◆ WHAT IS BEING ASKED ◆
The lines from the top of the records below through the one containing "nand4_1,5,0.59" are to be transcribed exactly, and nothing else is to be added.

◆ Data entries ◆

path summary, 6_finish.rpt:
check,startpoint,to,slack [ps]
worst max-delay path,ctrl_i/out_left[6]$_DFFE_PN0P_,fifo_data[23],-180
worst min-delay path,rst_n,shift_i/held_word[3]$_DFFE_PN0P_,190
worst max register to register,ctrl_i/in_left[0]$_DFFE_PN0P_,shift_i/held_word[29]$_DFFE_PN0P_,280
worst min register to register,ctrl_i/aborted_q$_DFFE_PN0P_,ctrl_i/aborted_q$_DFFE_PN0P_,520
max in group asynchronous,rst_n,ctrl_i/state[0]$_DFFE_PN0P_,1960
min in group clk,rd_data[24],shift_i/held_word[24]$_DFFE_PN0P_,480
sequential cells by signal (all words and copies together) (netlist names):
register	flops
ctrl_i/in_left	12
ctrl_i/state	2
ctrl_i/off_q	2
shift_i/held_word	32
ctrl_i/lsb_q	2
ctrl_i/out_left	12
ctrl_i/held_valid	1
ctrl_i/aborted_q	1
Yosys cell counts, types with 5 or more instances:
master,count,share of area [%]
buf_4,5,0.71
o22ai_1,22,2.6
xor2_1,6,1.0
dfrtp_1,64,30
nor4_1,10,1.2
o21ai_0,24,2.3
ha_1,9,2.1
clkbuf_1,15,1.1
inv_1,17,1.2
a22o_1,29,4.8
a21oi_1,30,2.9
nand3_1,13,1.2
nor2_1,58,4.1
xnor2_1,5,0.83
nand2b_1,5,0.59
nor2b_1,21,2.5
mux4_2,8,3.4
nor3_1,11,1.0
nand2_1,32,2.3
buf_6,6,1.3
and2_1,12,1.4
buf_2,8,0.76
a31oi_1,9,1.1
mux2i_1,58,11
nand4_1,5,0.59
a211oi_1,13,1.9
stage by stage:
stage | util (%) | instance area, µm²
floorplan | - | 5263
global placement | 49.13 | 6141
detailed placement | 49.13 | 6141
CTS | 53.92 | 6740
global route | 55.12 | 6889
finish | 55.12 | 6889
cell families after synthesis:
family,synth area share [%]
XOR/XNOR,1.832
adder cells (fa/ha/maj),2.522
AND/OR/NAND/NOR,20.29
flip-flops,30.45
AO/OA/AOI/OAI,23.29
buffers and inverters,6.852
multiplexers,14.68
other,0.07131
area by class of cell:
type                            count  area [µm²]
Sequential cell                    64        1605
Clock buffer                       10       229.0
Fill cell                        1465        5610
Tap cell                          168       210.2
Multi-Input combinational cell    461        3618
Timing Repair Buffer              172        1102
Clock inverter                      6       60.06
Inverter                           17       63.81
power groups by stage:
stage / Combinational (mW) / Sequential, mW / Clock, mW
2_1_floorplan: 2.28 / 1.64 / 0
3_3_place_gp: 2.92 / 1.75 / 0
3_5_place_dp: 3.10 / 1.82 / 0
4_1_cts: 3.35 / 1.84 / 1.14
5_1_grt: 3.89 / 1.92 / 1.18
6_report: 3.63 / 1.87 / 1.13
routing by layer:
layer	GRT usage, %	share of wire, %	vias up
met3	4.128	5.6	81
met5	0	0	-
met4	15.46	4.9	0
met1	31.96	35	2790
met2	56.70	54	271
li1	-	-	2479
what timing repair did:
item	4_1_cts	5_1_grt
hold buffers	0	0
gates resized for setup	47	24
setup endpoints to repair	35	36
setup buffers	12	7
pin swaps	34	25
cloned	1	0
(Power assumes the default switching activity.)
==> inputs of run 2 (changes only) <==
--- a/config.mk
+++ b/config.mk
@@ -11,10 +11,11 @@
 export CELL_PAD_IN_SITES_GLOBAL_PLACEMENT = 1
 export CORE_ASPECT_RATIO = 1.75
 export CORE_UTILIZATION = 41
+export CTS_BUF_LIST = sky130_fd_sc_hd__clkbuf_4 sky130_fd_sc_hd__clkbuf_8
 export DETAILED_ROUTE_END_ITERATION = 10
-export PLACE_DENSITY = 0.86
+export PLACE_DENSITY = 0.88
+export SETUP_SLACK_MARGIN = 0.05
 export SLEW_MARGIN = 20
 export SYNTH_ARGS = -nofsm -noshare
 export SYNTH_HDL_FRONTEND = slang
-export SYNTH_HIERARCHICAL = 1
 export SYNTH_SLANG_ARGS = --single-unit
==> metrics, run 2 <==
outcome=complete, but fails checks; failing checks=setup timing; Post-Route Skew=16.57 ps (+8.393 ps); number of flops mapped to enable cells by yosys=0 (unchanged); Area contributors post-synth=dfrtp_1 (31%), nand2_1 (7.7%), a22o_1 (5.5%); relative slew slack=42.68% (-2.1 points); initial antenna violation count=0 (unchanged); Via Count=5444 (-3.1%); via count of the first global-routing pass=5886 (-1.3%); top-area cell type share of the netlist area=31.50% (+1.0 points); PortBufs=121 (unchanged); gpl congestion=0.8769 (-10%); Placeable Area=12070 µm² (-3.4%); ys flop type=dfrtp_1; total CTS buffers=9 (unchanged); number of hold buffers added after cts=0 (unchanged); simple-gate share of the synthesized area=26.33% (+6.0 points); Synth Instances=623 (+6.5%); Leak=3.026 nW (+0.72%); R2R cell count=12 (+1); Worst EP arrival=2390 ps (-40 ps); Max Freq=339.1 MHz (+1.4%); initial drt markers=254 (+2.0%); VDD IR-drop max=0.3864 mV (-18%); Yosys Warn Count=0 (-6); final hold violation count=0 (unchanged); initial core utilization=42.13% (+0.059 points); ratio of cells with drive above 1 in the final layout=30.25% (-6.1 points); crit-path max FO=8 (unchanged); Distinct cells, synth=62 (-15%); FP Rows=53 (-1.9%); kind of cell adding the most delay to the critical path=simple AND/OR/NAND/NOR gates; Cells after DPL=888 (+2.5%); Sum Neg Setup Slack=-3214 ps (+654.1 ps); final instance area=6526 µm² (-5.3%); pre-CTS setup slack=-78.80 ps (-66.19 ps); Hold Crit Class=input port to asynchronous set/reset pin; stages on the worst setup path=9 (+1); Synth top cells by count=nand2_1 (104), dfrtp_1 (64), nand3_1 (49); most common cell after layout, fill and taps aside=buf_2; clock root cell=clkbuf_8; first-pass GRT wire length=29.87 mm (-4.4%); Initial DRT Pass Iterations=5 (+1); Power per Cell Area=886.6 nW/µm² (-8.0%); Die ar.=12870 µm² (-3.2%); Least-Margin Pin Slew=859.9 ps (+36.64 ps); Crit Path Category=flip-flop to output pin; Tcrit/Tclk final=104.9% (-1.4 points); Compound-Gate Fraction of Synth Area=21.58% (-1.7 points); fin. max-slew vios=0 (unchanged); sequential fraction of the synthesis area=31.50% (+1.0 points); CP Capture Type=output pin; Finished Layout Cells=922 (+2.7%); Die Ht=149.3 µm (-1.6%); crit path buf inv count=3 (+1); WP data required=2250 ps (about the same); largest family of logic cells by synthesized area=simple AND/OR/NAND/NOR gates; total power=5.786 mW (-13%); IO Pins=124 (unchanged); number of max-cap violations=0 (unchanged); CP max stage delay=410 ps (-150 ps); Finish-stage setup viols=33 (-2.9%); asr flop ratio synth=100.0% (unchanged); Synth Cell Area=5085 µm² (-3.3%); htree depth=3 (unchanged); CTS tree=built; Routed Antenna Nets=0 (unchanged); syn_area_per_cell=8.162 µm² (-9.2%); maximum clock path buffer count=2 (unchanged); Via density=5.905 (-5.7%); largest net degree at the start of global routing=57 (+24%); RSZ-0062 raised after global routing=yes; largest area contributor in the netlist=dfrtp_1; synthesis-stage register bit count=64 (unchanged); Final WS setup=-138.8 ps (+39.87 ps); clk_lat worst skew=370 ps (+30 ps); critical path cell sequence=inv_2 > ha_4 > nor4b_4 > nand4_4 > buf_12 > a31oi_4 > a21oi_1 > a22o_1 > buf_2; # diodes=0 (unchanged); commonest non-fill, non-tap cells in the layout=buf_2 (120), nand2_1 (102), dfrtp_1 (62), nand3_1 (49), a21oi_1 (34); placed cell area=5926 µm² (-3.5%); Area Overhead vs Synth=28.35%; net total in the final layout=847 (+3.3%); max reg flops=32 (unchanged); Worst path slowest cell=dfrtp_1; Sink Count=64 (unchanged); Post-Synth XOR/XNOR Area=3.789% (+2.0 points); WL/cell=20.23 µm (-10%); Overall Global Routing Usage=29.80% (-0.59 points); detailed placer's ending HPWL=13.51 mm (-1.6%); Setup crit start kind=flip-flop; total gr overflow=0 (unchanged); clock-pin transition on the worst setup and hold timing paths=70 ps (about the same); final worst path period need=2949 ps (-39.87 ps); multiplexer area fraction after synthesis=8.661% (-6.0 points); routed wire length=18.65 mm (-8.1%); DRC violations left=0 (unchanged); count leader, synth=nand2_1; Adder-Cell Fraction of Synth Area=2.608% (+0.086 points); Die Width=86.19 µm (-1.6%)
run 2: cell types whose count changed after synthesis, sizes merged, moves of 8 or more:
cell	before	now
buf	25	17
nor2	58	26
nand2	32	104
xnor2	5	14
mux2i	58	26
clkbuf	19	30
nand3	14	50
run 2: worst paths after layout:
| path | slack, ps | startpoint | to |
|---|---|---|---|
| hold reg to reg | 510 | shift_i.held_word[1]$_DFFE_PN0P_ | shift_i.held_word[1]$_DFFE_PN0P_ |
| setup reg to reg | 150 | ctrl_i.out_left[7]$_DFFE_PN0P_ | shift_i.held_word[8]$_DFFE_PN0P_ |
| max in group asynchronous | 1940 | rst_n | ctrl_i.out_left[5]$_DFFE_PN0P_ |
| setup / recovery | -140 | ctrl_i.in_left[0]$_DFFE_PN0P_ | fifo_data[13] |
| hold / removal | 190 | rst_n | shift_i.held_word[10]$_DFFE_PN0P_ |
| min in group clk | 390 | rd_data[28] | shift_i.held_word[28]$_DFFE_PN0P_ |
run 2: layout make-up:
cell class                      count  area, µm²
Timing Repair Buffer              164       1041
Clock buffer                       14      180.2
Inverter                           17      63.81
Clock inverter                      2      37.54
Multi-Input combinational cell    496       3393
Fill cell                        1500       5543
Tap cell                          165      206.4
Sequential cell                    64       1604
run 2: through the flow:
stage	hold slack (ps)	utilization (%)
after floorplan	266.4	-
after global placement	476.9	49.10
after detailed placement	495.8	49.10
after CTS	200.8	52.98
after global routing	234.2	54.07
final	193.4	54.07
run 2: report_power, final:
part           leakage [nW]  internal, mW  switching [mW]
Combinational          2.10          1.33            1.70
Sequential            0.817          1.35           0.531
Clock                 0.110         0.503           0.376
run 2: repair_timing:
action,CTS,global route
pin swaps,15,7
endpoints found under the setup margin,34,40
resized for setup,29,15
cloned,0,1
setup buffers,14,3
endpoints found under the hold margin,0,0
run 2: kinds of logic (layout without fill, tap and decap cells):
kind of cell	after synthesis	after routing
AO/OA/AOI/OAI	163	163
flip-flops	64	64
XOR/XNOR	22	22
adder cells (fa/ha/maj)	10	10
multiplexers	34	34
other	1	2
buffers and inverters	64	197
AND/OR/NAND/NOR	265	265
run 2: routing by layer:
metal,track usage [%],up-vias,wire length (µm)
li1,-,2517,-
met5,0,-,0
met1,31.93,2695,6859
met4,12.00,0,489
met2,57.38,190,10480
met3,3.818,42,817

◆ WRITTEN REPLY ◆
path summary, 6_finish.rpt:
check,startpoint,to,slack [ps]
worst max-delay path,ctrl_i/out_left[6]$_DFFE_PN0P_,fifo_data[23],-180
worst min-delay path,rst_n,shift_i/held_word[3]$_DFFE_PN0P_,190
worst max register to register,ctrl_i/in_left[0]$_DFFE_PN0P_,shift_i/held_word[29]$_DFFE_PN0P_,280
worst min register to register,ctrl_i/aborted_q$_DFFE_PN0P_,ctrl_i/aborted_q$_DFFE_PN0P_,520
max in group asynchronous,rst_n,ctrl_i/state[0]$_DFFE_PN0P_,1960
min in group clk,rd_data[24],shift_i/held_word[24]$_DFFE_PN0P_,480
sequential cells by signal (all words and copies together) (netlist names):
register	flops
ctrl_i/in_left	12
ctrl_i/state	2
ctrl_i/off_q	2
shift_i/held_word	32
ctrl_i/lsb_q	2
ctrl_i/out_left	12
ctrl_i/held_valid	1
ctrl_i/aborted_q	1
Yosys cell counts, types with 5 or more instances:
master,count,share of area [%]
buf_4,5,0.71
o22ai_1,22,2.6
xor2_1,6,1.0
dfrtp_1,64,30
nor4_1,10,1.2
o21ai_0,24,2.3
ha_1,9,2.1
clkbuf_1,15,1.1
inv_1,17,1.2
a22o_1,29,4.8
a21oi_1,30,2.9
nand3_1,13,1.2
nor2_1,58,4.1
xnor2_1,5,0.83
nand2b_1,5,0.59
nor2b_1,21,2.5
mux4_2,8,3.4
nor3_1,11,1.0
nand2_1,32,2.3
buf_6,6,1.3
and2_1,12,1.4
buf_2,8,0.76
a31oi_1,9,1.1
mux2i_1,58,11
nand4_1,5,0.59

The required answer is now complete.